# 48 hour hcg stayed exactly the same



## cmbick (Dec 5, 2014)

Hi,

Has anyone had their second beta test be the exact same as the first? I went for my first beta and the nurse said congratulations - at 9dp5dt my first beta was 53. Beta 48 hours later was still at 53? I know this isn't a good sign. Kind of hoping it was a lab error but they said they ran it twice so not likely a lab error. This is our second FET - and will most likely be our second chemical pregnancy. :-( This process is so incredibly hard and two fails makes me wonder if there is an underlying cause? I am on PIO and my progesterone was checked at first beta and looked great per nurse. I am 27 and all of my embryos underwent PGD. Both times we transferred one PGD normal embryo. Thanks for any support. With my first chemical pregnancy I made it though to my third beta (all doubling nicely) when I stated to bleed and cramp. This time I haven't started bleeding yet and was surprised when second beta didn't change at all. I can't figure out what could be going wrong - progesterone was good, uterus lining was at 9 or 9.5 (can't remember exactly) on day of HCG injection. Oh goodness. I must say my heart goes out to every single woman who ever has to struggle with infertility. It surely is a grueling process that is crazy-making for sure - especially all the waiting!
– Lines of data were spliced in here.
From an optimization exercise on the open Yosys and OpenROAD flow, aimed at small area; shortcuts taken in it are not production practice.
In this exercise RTL edits were held to simulation tests only and were not proved equivalent to the original.
Power is estimated from default activity; no workload was simulated. No driver is modelled on the clock port, so clocking that relies on it looks cheaper here than on a real chip.

// cameraFilterTop
module cameraFilterTop (
  input  logic                 D5M_PIXLCLK,
  input  logic                 rstN,
  input  sensorPkg::rawPixel   sensorData,
  input  logic                 frameValid,
  input  logic                 lineValid,
  input  logic                 captureStart,
  input  logic                 captureEnd,
  input  logic [2:0]           mode,
  output filterPkg::grayPixel  viewPixel,
  output logic                 viewValid,
  output sensorPkg::frameCount frameTotal,
  output logic                 capturing
);
Settings: LEC_CHECK=0, CAP_MARGIN=20, CORE_MARGIN=2, CORE_UTILIZATION=40, CTS_CLUSTER_DIAMETER=90, CTS_CLUSTER_SIZE=30, SLEW_MARGIN=20, SYNTH_HIERARCHICAL=1, SYNTH_MINIMUM_KEEP_SIZE=0; clock period 10.0 ns.
standard.sh (not shown) runs the stock make flow with config.mk's settings and CLKGATE_MAP_FILE= SYNTH_SCRIPT=/design/flow/synth_recipe.tcl, a recipe that flattens the netlist after the stock synthesis.
==> flow/flow/run.sh <==
#!/bin/bash
# The standard layout (standard.sh, unchanged synthesis and steps), with two
# arguments of its own: ports are buffered with the smallest buffer, and the
# clock tree is built from larger sink clusters without dummy balancing loads.
# The whole make output goes to layout.log in the work folder; ORFS keeps each
# step's log under orfs/logs/.
set -euo pipefail
cd "$(dirname "$0")/.."
export BUFFER_PORTS_ARGS="-buffer_cell sky130_fd_sc_hd__buf_1"
export CTS_ARGS="-sink_clustering_enable -repair_clock_nets -sink_clustering_size 30 -sink_clustering_max_diameter 90 -dont_use_dummy_load"
status=0
bash standard.sh > layout.log 2>&1 || status=$?
tail -n 20 layout.log
exit $status
Then changed:
==> flow/run.sh (new file) <==
#!/bin/bash
# synth_recipe.tcl (not shown) runs the flow's synth.tcl, then flattens the netlist and writes it again
# the make line also repeats each setting of config.mk as NAME=value (left out here)
make -C /OpenROAD-flow-scripts/flow DESIGN_CONFIG=/design/flow/config.mk WORK_HOME=/design/flow/orfs CLKGATE_MAP_FILE= SYNTH_SCRIPT=/design/flow/synth_recipe.tcl finish
removed: flow/flow/run.sh
removed: flow/standard.sh
The new run went through all stages and came out clean.
Global-route usage stays flat.
Routed wire length is about the same.
Cell area rose by about 1.3%.
Sequential power hardly moves.
Sequential share of layout area drops by 1.0 points.
Setup slack improves by 0.10 ns.

========
cameraFilterTop, a different RTL version from the one above (not shown whole).
For scale: about 2900 cells after synthesis, ~67 I/O pins, ~71000 µm² of cells after synthesis.
==> flow/design.v (excerpt) <==
module cameraFilterTop (
  input  logic                 D5M_PIXLCLK,
  input  logic                 rstN,
  input  sensorPkg::rawPixel   sensorData,
  input  logic                 frameValid,
  input  logic                 lineValid,
  input  logic                 captureStart,
  input  logic                 captureEnd,
  input  logic [2:0]           mode,
  output filterPkg::grayPixel  viewPixel,
  output logic                 viewValid,
  output sensorPkg::frameCount frameTotal,
  output logic                 capturing
);
Settings: LEC_CHECK=0, CAP_MARGIN=20, CORE_MARGIN=2, CORE_UTILIZATION=40, CTS_CLUSTER_DIAMETER=90, CTS_CLUSTER_SIZE=30, SLEW_MARGIN=20, SYNTH_HIERARCHICAL=1, SYNTH_MINIMUM_KEEP_SIZE=0; clock period 10.0 ns.
run.sh (not shown) runs the stock make flow with config.mk's settings and CLKGATE_MAP_FILE= SYNTH_SCRIPT=/design/flow/synth_recipe.tcl, a recipe that flattens the netlist after the stock synthesis.
Stock flow here: none of the scripts above is used.
The baseline ran to the end with no violations.
Then changed:
==> flow/flow/run.sh (new file) <==
#!/bin/bash
# The standard layout (standard.sh, unchanged synthesis and steps), with two
# arguments of its own: ports are buffered with the smallest buffer, and the
# clock tree is built from larger sink clusters without dummy balancing loads.
# The whole make output goes to layout.log in the work folder; ORFS keeps each
# step's log under orfs/logs/.
set -euo pipefail
cd "$(dirname "$0")/.."
export BUFFER_PORTS_ARGS="-buffer_cell sky130_fd_sc_hd__buf_1"
export CTS_ARGS="-sink_clustering_enable -repair_clock_nets -sink_clustering_size 32 -sink_clustering_max_diameter 100 -dont_use_dummy_load -sink_clustering_buffer sky130_fd_sc_hd__clkbuf_16 -buf_list sky130_fd_sc_hd__clkbuf_8"
status=0
bash standard.sh > layout.log 2>&1 || status=$?
tail -n 20 layout.log
exit $status
==> flow/standard.sh (new file) <==
#!/bin/bash
# synth_recipe.tcl (not shown) runs the flow's synth.tcl, then flattens the netlist and writes it again
# the make line also repeats each setting of config.mk as NAME=value (left out here)
make -C /OpenROAD-flow-scripts/flow DESIGN_CONFIG=/design/flow/config.mk WORK_HOME=/design/flow/orfs CLKGATE_MAP_FILE= SYNTH_SCRIPT=/design/flow/synth_recipe.tcl "${@:-finish}"
removed: flow/run.sh
What happened: Core utilization shrinks by 0.56 points; final area shrinks by about 1.3%; worst setup slack is better by 0.13 ns; total power shrinks by 3.4%; final cell count shrinks by 0.74%; combinational power shrinks by 12%; critical path depth grows by 1; via count shrinks by about 0.5%; clock power shrinks by about 11%; flip-flop and latch count does not change.

-- port drivers added, routing unchanged --
In the flow no input, the clock included, has a driving cell. The finished layouts below were timed again as built, in two steps. Step 1 assumes that a clkbuf_16 drives the clock port and a buf_2 every other input. Step 2 moves the port delays by t, midway between the first and last clock arrival at a register: inputs arrive t later, outputs are due t later. That takes back most of the time a late clock gives input paths. a / b / c = ideal ports / drivers / drivers and shift; a / b = the first two.
run	t, ns	slack for setup (ns)	worst setup path at the end
the first run of note 1	0.761	0.607 / 0.607 / 0.607	register to register
the second run of note 1	0.780	0.709 / 0.709 / 0.709	register to register
the first run of note 2	0.793	1.055 / 1.055 / 1.055	register to register
the second run of note 2	0.905	1.187 / 1.187 / 1.187	register to register
After both steps every run listed still meets setup and hold.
Anyway thanks for listening and for your support.


----------



## evan80 (Nov 30, 2013)

Cmbick i am so sorry you are going through this.  But if your embryos have undergone PGD and your clinic confirmed that they are high grade then perhaps you can ask your clinic to have immune issues tests since it may be that your body is rejecting the embryos. My friend had 6 miscarriages all conceived naturally and she lost all of them at 6 weeks. They discovered that she had blood clotting issues. She was given meds and she just gave birth to a baby boy 2 months ago. The whole ivf process is very tough unfortunately.


----------



## cmbick (Dec 5, 2014)

Thanks Evan80! I am going to ask and see if they will order any immune tests. And yes - this whole process is incredibly hard. What an emotional roller coaster to say the least!! Knowing we can try again is comforting and daunting. I'm hoping to get some answers at least before we fork over more money. Thanks for you response! I'll definitely be asking for immune tests!


----------



## cmbick (Dec 5, 2014)

Oh and just an update - after my hcg didn't go up i took a HPT this weekend and the line is fainting slowly. I go in for my last beta to confirm my chemical pregnancy. :-(


----------



## evan80 (Nov 30, 2013)

I am so sorry and i really hope you find your answers soon. But try to insist on the immune tests before going through another cycle.  I know how daunting it is to go through another cycle especially when you know that there are no guarantees of success. Just try to be positive. I had acupuncture prior to my fet and I felt a bit more relaxed. Perhaps you could give it a try. 

Best of luck xxx


----------